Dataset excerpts
## config.mk

```make
export PLATFORM = sky130hd
export DESIGN_NAME = lt_seq
export DESIGN_NICKNAME = d
export VERILOG_FILES = /design/src/rtl/lt_seq.sv
export SDC_FILE = /design/constraint.sdc
export NUM_CORES = 1
export LEC_CHECK = 0
export ABC_AREA = 0
export BUFFER_PORTS_ARGS = -buffer_cell sky130_fd_sc_hd__buf_4
export CORE_MARGIN = 2
export CORE_UTILIZATION = 40
export CTS_CLUSTER_DIAMETER = 30
export DETAILED_ROUTE_END_ITERATION = 16
export PLACE_DENSITY = 0.6
export RECOVER_POWER = 25
export SYNTH_ARGS = -nofsm -noshare
export SYNTH_HDL_FRONTEND = slang
export SYNTH_SLANG_ARGS = --single-unit
```

## constraint.sdc

```tcl
create_clock -name clk -period 4 [get_ports clk]
set_input_delay 0.2 -clock clk [delete_from_list [all_inputs] [get_ports clk]]
set_output_delay 0.2 -clock clk [all_outputs]
set_load 0.01 [all_outputs]
```

## src/rtl/lt_seq.sv

```systemverilog
module lt_seq #(
  parameter int LANES     = 2,
  parameter int CLK_MHZ   = 100,
  parameter int WAIT_US   = 200,
  parameter int DEFER_MAX = 16,
  parameter int CR_MAX    = 10,
  parameter int SAME_MAX  = 5,
  parameter int EQ_MAX    = 5
) (
  input  logic               clk,
  input  logic               rst_n,
  input  logic               start,
  output logic               aux_req,
  output logic               aux_wr,
  output logic [19:0]        aux_addr,
  output logic [7:0]         aux_wdata,
  input  logic               aux_rsp_valid,
  input  logic [1:0]         aux_rsp,
  input  logic [7:0]         aux_rdata,
  output logic               done,
  output logic               pass,
  output logic               fail,
  output logic [7:0]         rate,
  output logic [4*LANES-1:0] drive
);
  localparam int NS = (LANES + 1) / 2;
  localparam int NR = 2 * NS + 1;
  localparam int DW = 4 * LANES;
  localparam int IW = $clog2(LANES + NR);
  localparam int TW = $clog2(CR_MAX + 1);
  localparam int SW = $clog2(SAME_MAX + 2);
  localparam int EW = $clog2(EQ_MAX + 1);
  localparam int KW = $clog2(CLK_MHZ + 1);
  localparam int UW = $clog2(WAIT_US + 1);
  localparam int DCW = $clog2(DEFER_MAX + 2);
  localparam logic [IW-1:0] NS_I = IW'(NS);
  localparam logic [IW-1:0] AJ_I = IW'(NS + 1);

  typedef enum logic [2:0] {IDLE, W_RATE, W_PAT, W_LANE, WAIT, R_STAT, EVAL, W_OFF} st_t;
  st_t st;

  logic           eq_ph, have_last, pass_q, fail_q, done_q, align_q;
  logic [7:0]     rate_q;
  logic [DW-1:0]  drv_q, last_q, req_c;
  logic [NS*8-1:0] stat_q, adj_q;
  logic [IW-1:0]  idx;
  logic [TW-1:0]  tries;
  logic [SW-1:0]  same;
  logic [EW-1:0]  eqc;
  logic [KW-1:0]  tk;
  logic [UW-1:0]  us;
  logic [DCW-1:0] dcnt;
  logic           cr_ok, eq_ok, match, ack, bad, cr_give, eq_give, give;

  function automatic logic [1:0] cl(input logic [1:0] v);
    return (v == 2'b11) ? 2'b10 : v;
  endfunction

  function automatic logic [7:0] lset(input logic [3:0] d);
    return {2'b00, d[3:2] == 2'b10, d[3:2], d[1:0] == 2'b10, d[1:0]};
  endfunction

  always_comb begin
    cr_ok = 1'b1;
    eq_ok = align_q;
    for (int i = 0; i < LANES; i++) begin
      req_c[i*4 +: 4] = {cl(adj_q[i*4+2 +: 2]), cl(adj_q[i*4 +: 2])};
      cr_ok = cr_ok & stat_q[i*4];
      eq_ok = eq_ok & stat_q[i*4+1] & stat_q[i*4+2];
    end
  end

  assign aux_req = (st == W_RATE) || (st == W_PAT) || (st == W_LANE) || (st == R_STAT) || (st == W_OFF);
  assign aux_wr  = (st != R_STAT);

  always_comb begin
    aux_addr  = 20'h0;
    aux_wdata = 8'h00;
    case (st)
      W_RATE: begin aux_addr = 20'h100; aux_wdata = rate_q; end
      W_PAT:  begin aux_addr = 20'h102; aux_wdata = eq_ph ? 8'h22 : 8'h21; end
      W_OFF:  aux_addr = 20'h102;
      W_LANE: begin aux_addr = 20'h103 + 20'(idx); aux_wdata = lset(drv_q[int'(idx)*4 +: 4]); end
      R_STAT: aux_addr = (idx < NS_I) ? 20'h202 + 20'(idx) :
                         (idx == NS_I) ? 20'h204 : 20'h206 + 20'(idx - AJ_I);
      default: ;
    endcase
  end

  assign ack     = aux_rsp_valid && (aux_rsp == 2'b00);
  assign bad     = aux_rsp_valid && ((aux_rsp[0]) || (aux_rsp == 2'b10 && dcnt == DCW'(DEFER_MAX)));
  assign match   = have_last && (req_c == last_q);
  assign cr_give = !eq_ph && !cr_ok && ((tries >= TW'(CR_MAX - 1)) || (match && same >= SW'(SAME_MAX)));
  assign eq_give = eq_ph && (!cr_ok || (!eq_ok && req_c == drv_q && eqc >= EW'(EQ_MAX - 1)));
  assign give    = (aux_req && st != W_OFF && bad) || (st == EVAL && (cr_give || eq_give));

  always_ff @(posedge clk or negedge rst_n) begin
    if (!rst_n) begin
      st <= IDLE; eq_ph <= 1'b0; have_last <= 1'b0; pass_q <= 1'b0; fail_q <= 1'b0;
      done_q <= 1'b0; align_q <= 1'b0; rate_q <= 8'h14; drv_q <= '0; last_q <= '0;
      stat_q <= '0; adj_q <= '0; idx <= '0; tries <= '0; same <= '0; eqc <= '0;
      tk <= '0; us <= '0; dcnt <= '0;
    end else begin
      done_q <= 1'b0;
      if (aux_req && aux_rsp_valid)
        dcnt <= (aux_rsp == 2'b10) ? dcnt + 1'b1 : '0;
      if (give) begin
        dcnt  <= '0;
        eq_ph <= 1'b0;
        if (rate_q == 8'h06) begin
          fail_q <= 1'b1;
          st     <= W_OFF;
        end else begin
          rate_q <= (rate_q == 8'h14) ? 8'h0A : 8'h06;
          st     <= W_RATE;
        end
      end else begin
        case (st)
          IDLE: if (start) begin
            rate_q <= 8'h14; pass_q <= 1'b0; fail_q <= 1'b0; eq_ph <= 1'b0;
            dcnt <= '0; st <= W_RATE;
          end
          W_RATE: if (ack) begin
            drv_q <= '0; have_last <= 1'b0; tries <= '0; same <= '0; st <= W_PAT;
          end
          W_PAT: if (ack) begin idx <= '0; st <= W_LANE; end
          W_LANE: if (ack) begin
            if (idx == IW'(LANES - 1)) begin tk <= '0; us <= '0; st <= WAIT; end
            else idx <= idx + 1'b1;
          end
          WAIT: begin
            if (us == UW'(WAIT_US)) begin idx <= '0; st <= R_STAT; end
            else if (tk == KW'(CLK_MHZ - 1)) begin tk <= '0; us <= us + 1'b1; end
            else tk <= tk + 1'b1;
          end
          R_STAT: if (ack) begin
            if (idx < NS_I) stat_q[int'(idx)*8 +: 8] <= aux_rdata;
            else if (idx == NS_I) align_q <= aux_rdata[0];
            else adj_q[int'(idx - AJ_I)*8 +: 8] <= aux_rdata;
            if (idx == IW'(NR - 1)) st <= EVAL;
            else idx <= idx + 1'b1;
          end
          EVAL: begin
            idx <= '0;
            if (!eq_ph) begin
              if (cr_ok) begin eq_ph <= 1'b1; eqc <= '0; st <= W_PAT; end
              else begin
                tries <= tries + 1'b1; same <= match ? same + 1'b1 : SW'(1);
                last_q <= req_c; have_last <= 1'b1; drv_q <= req_c; st <= W_LANE;
              end
            end else if (eq_ok) begin
              pass_q <= 1'b1; st <= W_OFF;
            end else begin
              eqc <= (req_c == drv_q) ? eqc + 1'b1 : '0;
              drv_q <= req_c; st <= W_LANE;
            end
          end
          W_OFF: if (ack || bad) begin done_q <= 1'b1; st <= IDLE; end
          default: st <= IDLE;
        endcase
      end
    end
  end

  assign done  = done_q;
  assign pass  = pass_q;
  assign fail  = fail_q;
  assign rate  = rate_q;
  assign drive = drv_q;

  p_lane_flags_r3: assert property (@(posedge clk) disable iff (!rst_n)
    (aux_req && aux_wr && aux_addr >= 20'h103 && aux_addr < 20'h103 + 20'(LANES)) |->
      (aux_wdata[2] == (aux_wdata[1:0] == 2'b10)) && (aux_wdata[5] == (aux_wdata[4:3] == 2'b10)) &&
      (aux_wdata[1:0] != 2'b11) && (aux_wdata[4:3] != 2'b11));
  p_read_after_wait_r4: assert property (@(posedge clk) disable iff (!rst_n)
    (st == R_STAT && $past(st) != R_STAT) |-> $past(st) == WAIT);
  p_rate_legal_r9: assert property (@(posedge clk) disable iff (!rst_n)
    rate_q == 8'h14 || rate_q == 8'h0A || rate_q == 8'h06);
  p_fail_low_r9: assert property (@(posedge clk) disable iff (!rst_n)
    $rose(fail_q) |-> rate_q == 8'h06);
  p_done_pulse_r12: assert property (@(posedge clk) disable iff (!rst_n)
    done_q |=> !done_q);
  p_exclusive_r12: assert property (@(posedge clk) disable iff (!rst_n)
    !(pass_q && fail_q));
  p_idle_quiet_r1: assert property (@(posedge clk) disable iff (!rst_n)
    (st == IDLE) |-> !aux_req);
endmodule

```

_TASK DIRECTIONS_
Lines with the string "parameter" in the data above: say how many there are, giving the number alone.

_SOLUTION_
7